I have numerous machines and use several. On my main, KDE because of all the customization. Widgets, window styles, colors, themes etc. It's really like exactly how I want for maximum efficiency and productivity.

I've got gnome on my hybrid notebook and my transformer pad because gnome with Wayland is amazingly compatible with touchscreen.

I have one machine running Elementary which has the Pantheon DE it's kinda like Gnome with modifications.

And finally, I have an older system so just for efficiency, LXQt.

I do enjoy trying out different ones and especially more esoteric ones that I occasionally come across.

[–] fratermus@lemmy.sdf.org 3 points 9 hours ago

Traditionally I've been running lighter desktops like opebox, xfce, or lmde. Last couple of years I've been using MATE with good results.

[–] Flax_vert@feddit.uk 1 points 7 hours ago

Gnome because it came with ubuntu and I'm too scared to change it to kde incase everything breaks. Really don't want to reinstall something else again either

[–] richardisaguy@lemmy.world 55 points 16 hours ago (1 children)

kde plasma, it's fast, it's pretty, it's handy, it has all the keyboard shortcuts.

load more comments (1 replies)
[–] Presi300@lemmy.world 2 points 8 hours ago

Usually KDE, but I'm messing around with qtile atm.

[–] JRepin@lemmy.ml 26 points 14 hours ago* (last edited 14 hours ago)
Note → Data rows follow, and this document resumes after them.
File: config.mk
export PLATFORM = sky130hd
export DESIGN_NAME = tx_beam_sequencer
export DESIGN_NICKNAME = d
export VERILOG_FILES = /design/src/rtl/tx_beam_sequencer.sv
export SDC_FILE = /design/constraint.sdc
export NUM_CORES = 2
export LEC_CHECK = 0
export CAP_MARGIN = 25
export CORE_MARGIN = 3
export CORE_UTILIZATION = 45
export CTS_CLUSTER_DIAMETER = 60
export DETAILED_ROUTE_END_ITERATION = 10
export PLACE_DENSITY_LB_ADDON = 0.12
export SLEW_MARGIN = 20
export SYNTH_ARGS = -nofsm -noshare
export SYNTH_HDL_FRONTEND = slang
export SYNTH_SLANG_ARGS = --single-unit
File: constraint.sdc
create_clock -name clk -period 7.1 [get_ports clk]
set_input_delay 1.065 -clock clk [delete_from_list [all_inputs] [get_ports clk]]
set_output_delay 1.065 -clock clk [all_outputs]
set_load 0.02 [all_outputs]
File: src/rtl/tx_beam_sequencer.sv
// Multi-element transmit beam sequencer: per-element delay table, square-wave bursts, N firings per scanline.
// Optional macro TX_BIPOLAR_EN adds txArrayN, the low-half drive for tri-level pulsers.
module tx_beam_sequencer #(
  parameter int NUM_ELEMENTS = 64,
  parameter int DW_DELAY     = 10,
  parameter int DW_HALF      = 4,
  parameter int DW_CYCLES    = 4,
  parameter int DW_POINTS    = 13,
  parameter int DW_PRI       = 16
) (
  input  logic                            clk,
  input  logic                            rst,
  input  logic                            cfg_valid,
  output logic                            cfg_ready,
  input  logic [$clog2(NUM_ELEMENTS)-1:0] cfg_addr,
  input  logic [DW_DELAY-1:0]             cfg_delay,
  input  logic [NUM_ELEMENTS-1:0]         element_en,
  input  logic [DW_HALF-1:0]              half_period,
  input  logic [DW_CYCLES-1:0]            num_cycles,
  input  logic [DW_POINTS-1:0]            num_points,
  input  logic [DW_PRI-1:0]               pri,
  input  logic                            initiate,
  input  logic                            abort,
  output logic [NUM_ELEMENTS-1:0]         txArray,
`ifdef TX_BIPOLAR_EN
  output logic [NUM_ELEMENTS-1:0]         txArrayN,
`endif
  output logic                            busy,
  output logic [DW_POINTS-1:0]            point_idx,
  output logic                            point_done,
  output logic                            done
);

  // state  | meaning
  // S_IDLE | waiting for initiate, delay table writable
  // S_FIRE | one PRI in progress, r_t counts 0..P'-1
  // S_END  | one-cycle done pulse, then back to S_IDLE
  typedef enum logic [1:0] {S_IDLE, S_FIRE, S_END} state_t;

  localparam int TW  = DW_DELAY + DW_HALF + DW_CYCLES + 2;
  localparam int CW  = (TW > DW_PRI) ? TW : DW_PRI;
  localparam int HVW = DW_CYCLES + 1;

  state_t                 r_state, w_state_next;
  logic [DW_PRI-1:0]      r_t, w_t_next;
  logic [DW_POINTS-1:0]   r_point_idx, w_idx_next;
  logic                   w_start, w_latch, w_busy, w_fire_next;

  logic [NUM_ELEMENTS-1:0] r_en;
  logic [DW_HALF-1:0]      r_h;
  logic [DW_CYCLES-1:0]    r_c;
  logic [DW_POINTS-1:0]    r_n;
  logic [DW_PRI-1:0]       r_p;
  logic [DW_DELAY-1:0]     r_delay [NUM_ELEMENTS];

  logic [NUM_ELEMENTS-1:0] w_en_use;
  logic [DW_HALF-1:0]      w_h_in;
  logic [DW_CYCLES-1:0]    w_c_use;
  logic [DW_PRI-1:0]       w_p_in;

  logic [NUM_ELEMENTS-1:0]              r_act, w_act_next;
  logic [NUM_ELEMENTS-1:0][DW_HALF-1:0] r_ph, w_ph_next;
  logic [NUM_ELEMENTS-1:0][HVW-1:0]     r_hv, w_hv_next;
  logic [NUM_ELEMENTS-1:0]              r_tx, w_tx_next, w_txn_next;

  assign w_h_in   = (half_period == '0) ? DW_HALF'(1) : half_period;
  assign w_p_in   = (pri == '0) ? DW_PRI'(1) : pri;
  assign w_en_use = w_latch ? element_en : r_en;
  assign w_c_use  = w_latch ? num_cycles : r_c;

  always_comb begin
    w_state_next = r_state;
    w_t_next     = r_t;
    w_idx_next   = r_point_idx;
    w_start      = 1'b0;
    w_latch      = 1'b0;
    unique case (r_state)
      S_IDLE: begin
        if (initiate) begin
          w_latch = 1'b1;
          if (num_points != '0) begin
            w_state_next = S_FIRE;
            w_t_next     = '0;
            w_idx_next   = '0;
            w_start      = 1'b1;
          end else begin
            w_state_next = S_END;
          end
        end
      end
      S_FIRE: begin
        if (abort) begin
          w_state_next = S_IDLE;
        end else if (r_t == r_p - 1'b1) begin
          if (r_point_idx == r_n - 1'b1) begin
            w_state_next = S_END;
          end else begin
            w_idx_next = r_point_idx + 1'b1;
            w_t_next   = '0;
            w_start    = 1'b1;
          end
        end else begin
          w_t_next = r_t + 1'b1;
        end
      end
      S_END:   w_state_next = S_IDLE;
      default: w_state_next = S_IDLE;
    endcase
  end

  assign w_fire_next = (w_state_next == S_FIRE);

  // Each element runs its own half-period phase counter so no divider is needed on the burst offset.
  always_comb begin
    for (int i = 0; i < NUM_ELEMENTS; i++) begin
      w_act_next[i] = 1'b0;
      w_ph_next[i]  = r_ph[i];
      w_hv_next[i]  = r_hv[i];
      if (w_fire_next) begin
        if ((CW'(w_t_next) == CW'(r_delay[i])) && (w_c_use != '0) && w_en_use[i]) begin
          w_act_next[i] = 1'b1;
          w_ph_next[i]  = '0;
          w_hv_next[i]  = '0;
        end else if (r_act[i] && !w_start) begin
          w_act_next[i] = 1'b1;
          if (r_ph[i] == r_h - 1'b1) begin
            w_ph_next[i] = '0;
            w_hv_next[i] = r_hv[i] + HVW'(1);
            if ((r_hv[i] + HVW'(1)) == {r_c, 1'b0}) w_act_next[i] = 1'b0;
          end else begin
            w_ph_next[i] = r_ph[i] + 1'b1;
          end
        end
      end
      w_tx_next[i]  = w_act_next[i] & ~w_hv_next[i][0];
      w_txn_next[i] = w_act_next[i] &  w_hv_next[i][0];
    end
  end

  always_ff @(posedge clk) begin
    if (rst) begin
      r_state     <= S_IDLE;
      r_t         <= '0;
      r_point_idx <= '0;
      r_en        <= '0;
      r_h         <= DW_HALF'(1);
      r_c         <= '0;
      r_n         <= '0;
      r_p         <= DW_PRI'(1);
      r_act       <= '0;
      r_ph        <= '0;
      r_hv        <= '0;
      r_tx        <= '0;
      for (int i = 0; i < NUM_ELEMENTS; i++) r_delay[i] <= '0;
    end else begin
      r_state     <= w_state_next;
      r_t         <= w_t_next;
      r_point_idx <= w_idx_next;
      if (w_latch) begin
        r_en <= element_en;
        r_h  <= w_h_in;
        r_c  <= num_cycles;
        r_n  <= num_points;
        r_p  <= w_p_in;
      end
      if (cfg_valid && cfg_ready && (int'(cfg_addr) < NUM_ELEMENTS))
        r_delay[cfg_addr] <= cfg_delay;
      r_act <= w_act_next;
      r_ph  <= w_ph_next;
      r_hv  <= w_hv_next;
      r_tx  <= w_tx_next;
    end
  end

`ifdef TX_BIPOLAR_EN
  logic [NUM_ELEMENTS-1:0] r_txn;
  always_ff @(posedge clk) begin
    if (rst) r_txn <= '0;
    else     r_txn <= w_txn_next;
  end
  assign txArrayN = r_txn;
`else
  // Unipolar build: the low half of each pulse cycle simply leaves the line idle.
`endif

  assign w_busy     = (r_state != S_IDLE);
  assign busy       = w_busy;
  assign cfg_ready  = !w_busy;
  assign txArray    = r_tx;
  assign point_idx  = r_point_idx;
  assign point_done = (r_state == S_FIRE) && (r_t == r_p - 1'b1) && !abort;
  assign done       = (r_state == S_END) && !abort;

endmodule

==> flow_summary.toml <==
[outcome]
result_of_the_run = "complete, no violations"

[worst_setup_path]
r2r_setup_slack_ns = 0.43
cp_top_family = "simple AND/OR/NAND/NOR gates"
critical_path_class = "flop to flop"
critPathMaxFanout = 23
data_arrival_critical_path_ns = 7.34
timing.critical_path.cells = "inv_1 -> ha_1 -> xnor2_1 -> a2111oi_0 -> o21ai_0 -> a2111oi_4 -> and4_1 -> nor2_1 -> nor2_4 -> buf_4 -> xnor2_1 -> nor4_1 -> nand4_1 -> o211ai_1 -> a31oi_1"
cp_data_required_time_ns = 7.77
worst-path-buf-inv = 2
timing.critical_path.slowest_stage_cell = "sky130_fd_sc_hd__and4_1"
crit_top_cell = "sky130_fd_sc_hd__xnor2_1"
endpoint_kind = "flop"
worst_setup_path_start_kind = "flop"
critical_path.max_stage_delay_ns = 0.88

[clocking]
postcts_resize_cnt = 0
clkSinkCount = 1476
post_cts_hold_buffer_count = 0
clk-insertion-delay-late_ns = 0.84
post_cts.repair.setup_buffers = 0
clkTransAtPathRegs_ns = 0.06
root_buffer = "sky130_fd_sc_hd__clkbuf_16"
tritoncts = "built"
ctsHtreeMaxLevel = 4
cts_made_buffers = 177
clock_path_buffers = 3

[logic_synthesis]
synth-edff-count = 640
synth_seq_area_share = 0.426
postSynth.asyncResetShare = 0
synth.top_cell.area_share = 0.228
mean_cell_area_of_the_mapped_netlist_um2 = 9.17
netlist_instances = 9200
syn-num-nets = 9455
netlist_area_pre_place_um2 = 84400
synth_flop_cell = "sky130_fd_sc_hd__dfxtp_1"
synth.area.top_cells = "sky130_fd_sc_hd__edfxtp_1 (23%), sky130_fd_sc_hd__dfxtp_1 (20%), sky130_fd_sc_hd__xnor2_1 (8.7%), sky130_fd_sc_hd__and2_1 (5.5%), sky130_fd_sc_hd__xor2_1 (3.5%)"
top_cell_type_by_total_area_after_synthesis = "sky130_fd_sc_hd__edfxtp_1"
synth_warnings = 0
yosys_register_bits = 1476
post_synthesis_cell_type_count = 104

[drt]
via_count = 73900
number_of_optimization_iterations_in_the_first_detailed_route_pass = 8
drt_drc_violations_left = 0
postRouteWirelength_um = 305000
ant_nets = 0
avgRoutedWirePerCell_um = 25.6
detail_route.vias_per_cell = 6.20
dr.first_iter.drc_count = 7672

[die]
ios = 203
placement_rows = 158
die_w_um = 439
core_um2 = 186000
die-area_um2 = 193000
die_height_um = 439
floorplan.initialDensity = 0.454

[global_routing]
grt.overflow.total = 0
grt_max_degree = 150
grt_pass1_vias = 68400
grt_usage = 0.306
grt_first_pass_wirelength_um = 446000
antenna_found_initial = 14

[timing]
slew_violations = 0
fmax_mhz = 150
grt_setup_unrepaired = "false"
tightestPinTransition_ns = 1.19
setup_viol = 0
clock-skew-final_ns = 0.0322
final_hold_viol_count = 0
maxSlewHeadroom = 0.205
final.period_utilization = 0.939
setup_ws_ns = 0.432
min_period_ns = 6.67
setup_total_negative_slack_ns = 0

[place]
gp_routability_congestion = 0.963
sum_of_net_half_perimeters_after_detailed_placement_um = 199000
placement.setup.worst_slack_ns = 0.619
place.port_buffers = 202
dp.cells = 11600

[worst_hold_path]
hp-class = "flop to flop"

[pwr]
power.combinational.fraction = 0.110
ir_worst_vdd_mv = 0.220
p_leak_nw = 34.2
p_sw_mw = 5.61
switching_share = 0.271
power_frac_clock = 0.447
internal_power_mw = 15.1
powerDensity_nw_per_um2 = 216
sequential_power_share = 0.443

[finish]
finalNetCount = 9547
most_frequent_standard_cell_in_the_layout_excluding_fill_and_tap_cells = "sky130_fd_sc_hd__xnor2_1"
synthToLayoutAreaGrowth_pct = 13.5
post_route_cells_drive_above_1_share = 0.0763
final_cell_count_no_fill = 11900
mostFrequentLayoutCells = "sky130_fd_sc_hd__xnor2_1 (840), sky130_fd_sc_hd__dfxtp_1 (831), sky130_fd_sc_hd__and2_1 (734)"

[job]
maxCapViolations = 0
==> flip-flops by register name (all words and copies together), names as in the netlist <==
register	count
txArray	64
point_idx	13
r_c	4
r_state	2
r_n	13
r_delay	640
r_en	64
r_ph	256
r_hv	320
r_act	64
r_p	16
r_t	16
r_h	4
==> synth_stat cells, types with 26 or more instances <==
| cell type | instances |
|---|---|
| sky130_fd_sc_hd__inv_1 | 113 |
| sky130_fd_sc_hd__a21boi_0 | 26 |
| sky130_fd_sc_hd__and3_1 | 163 |
| sky130_fd_sc_hd__and2_1 | 736 |
| sky130_fd_sc_hd__buf_2 | 70 |
| sky130_fd_sc_hd__a21o_1 | 62 |
| sky130_fd_sc_hd__xnor2_1 | 842 |
| sky130_fd_sc_hd__a22o_1 | 47 |
| sky130_fd_sc_hd__a41oi_1 | 32 |
| sky130_fd_sc_hd__or3_1 | 93 |
| sky130_fd_sc_hd__o21a_1 | 36 |
| sky130_fd_sc_hd__nand3_1 | 496 |
| sky130_fd_sc_hd__dfxtp_1 | 836 |
| sky130_fd_sc_hd__and4_1 | 29 |
| sky130_fd_sc_hd__nor3_1 | 246 |
| sky130_fd_sc_hd__a22oi_1 | 50 |
| sky130_fd_sc_hd__ha_1 | 133 |
| sky130_fd_sc_hd__or4_1 | 50 |
| sky130_fd_sc_hd__nand2b_1 | 54 |
| sky130_fd_sc_hd__clkbuf_1 | 404 |
| sky130_fd_sc_hd__a31oi_1 | 133 |
| sky130_fd_sc_hd__xor2_1 | 341 |
| sky130_fd_sc_hd__a311oi_1 | 34 |
| sky130_fd_sc_hd__o22ai_1 | 31 |
| sky130_fd_sc_hd__nand3b_1 | 56 |
| sky130_fd_sc_hd__a31o_2 | 32 |
| sky130_fd_sc_hd__nor3b_1 | 53 |
| sky130_fd_sc_hd__a211oi_1 | 45 |
| sky130_fd_sc_hd__o21ai_0 | 420 |
| sky130_fd_sc_hd__buf_1 | 72 |
| sky130_fd_sc_hd__o211ai_1 | 136 |
| sky130_fd_sc_hd__mux2i_1 | 96 |
| sky130_fd_sc_hd__edfxtp_1 | 640 |
| sky130_fd_sc_hd__nand4_1 | 216 |
| sky130_fd_sc_hd__o2111ai_1 | 26 |
| sky130_fd_sc_hd__nor4_1 | 227 |
| sky130_fd_sc_hd__nor2b_1 | 50 |
| sky130_fd_sc_hd__a21oi_1 | 434 |
| sky130_fd_sc_hd__or2_2 | 31 |
| sky130_fd_sc_hd__nand4b_1 | 45 |
| sky130_fd_sc_hd__nand2_1 | 658 |
| sky130_fd_sc_hd__nor4b_1 | 47 |
| sky130_fd_sc_hd__nor2_1 | 520 |
==> worst paths after layout <==
kind,start,end,cells after the start
max,r_p[0],r_hv[267],15
min,r_state[1],r_state[1],1
max reg2reg,r_p[0],r_hv[267],15
min reg2reg,r_state[1],r_state[1],1
==> per-layer routing <==
layer,share of wire,vias to the layer above,wire length (µm),GRT usage
met5,0.000043,-,13,0
met4,0.039,2,12000,0.116
met3,0.087,630,26700,0.0558
met2,0.44,3197,133000,0.469
met1,0.44,36400,133000,0.429
li1,-,33700,-,-
==> kinds of logic (layout without fill, tap and decap cells) <==
group                    Yosys count  in the layout  share of synthesized area
AO/OA/AOI/OAI                   1782           1782                      0.138
flip-flops                      1476           1476                      0.426
buffers and inverters            685            926                     0.0328
XOR/XNOR                        1183           1183                      0.123
AND/OR/NAND/NOR                 3837           3837                      0.248
multiplexers                     104            104                     0.0125
adder cells (fa/ha/maj)          133            133                     0.0197
other                              0              8                          0
==> power by group through the flow <==
stage	logic [mW]	clock network, mW	registers, mW
6_report	2.27	9.26	9.18
5_1_grt	2.40	9.71	9.19
4_1_cts	2.24	9.38	9.17
3_5_place_dp	2.23	0	9.36
3_3_place_gp	2.20	0	9.35
2_1_floorplan	1.36	0	9.29
==> layout make-up <==
| class | instances | area, µm² |
|---|---|---|
| diodes | 8 | 20.0 |
| inverters | 113 | 432 |
| well taps | 2480 | 3100 |
| flip-flops and latches | 1476 | 36000 |
| clock inverters | 77 | 913 |
| clock buffers | 251 | 4970 |
| repair buffers | 485 | 4420 |
| multi-input cells | 7039 | 45900 |
| fillers | 17100 | 90100 |
==> through the flow <==
step | hold slack (ns) | utilization | instance area [µm²] | total power, mW
global placement | 0.456 | 0.482 | 89700 | 11.6
global route | 0.479 | 0.515 | 95700 | 21.3
floorplan | 0.429 | - | 84400 | 10.7
detailed placement | 0.457 | 0.483 | 89800 | 11.6
CTS | 0.466 | 0.515 | 95700 | 20.8
finish | 0.470 | 0.515 | 95700 | 20.7
Note: power is estimated with default switching activity, not from simulation.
KDE Plasma on all my computers and also as desktop mode on Steam Deck. because it supports the latest technologies especially when it comes to graphics (HDR, VRR) also has best support for Wayland and multi-monitors. It looks great out of the box and it has a lot of features out of the box and I do not need to battle with adding some extensions that break with almost every update. KDE Plasma is also the most flexible desktop and I can set the workflow really to fit my desires and I can actually set many options and settings. And despite all these built-in features and configurability it still uses very few system resources and is very fast and smooth. Oh and the KDE community is one of the most welcoming I have met in FOSS world, and they listen to their users instead of the our way or the high way mentality I have so often encountered in GNOME for example. So yeah TLDR KDE Plasma is the one I like the most of all in the industry, even when compared to proprietary closed alternatives.

[–] Feathercrown@lemmy.world 2 points 8 hours ago

Plasma, because I want things to Just Work(TM) and the customizability and modernity are neat. I like right click --> pin to top/bottom as well.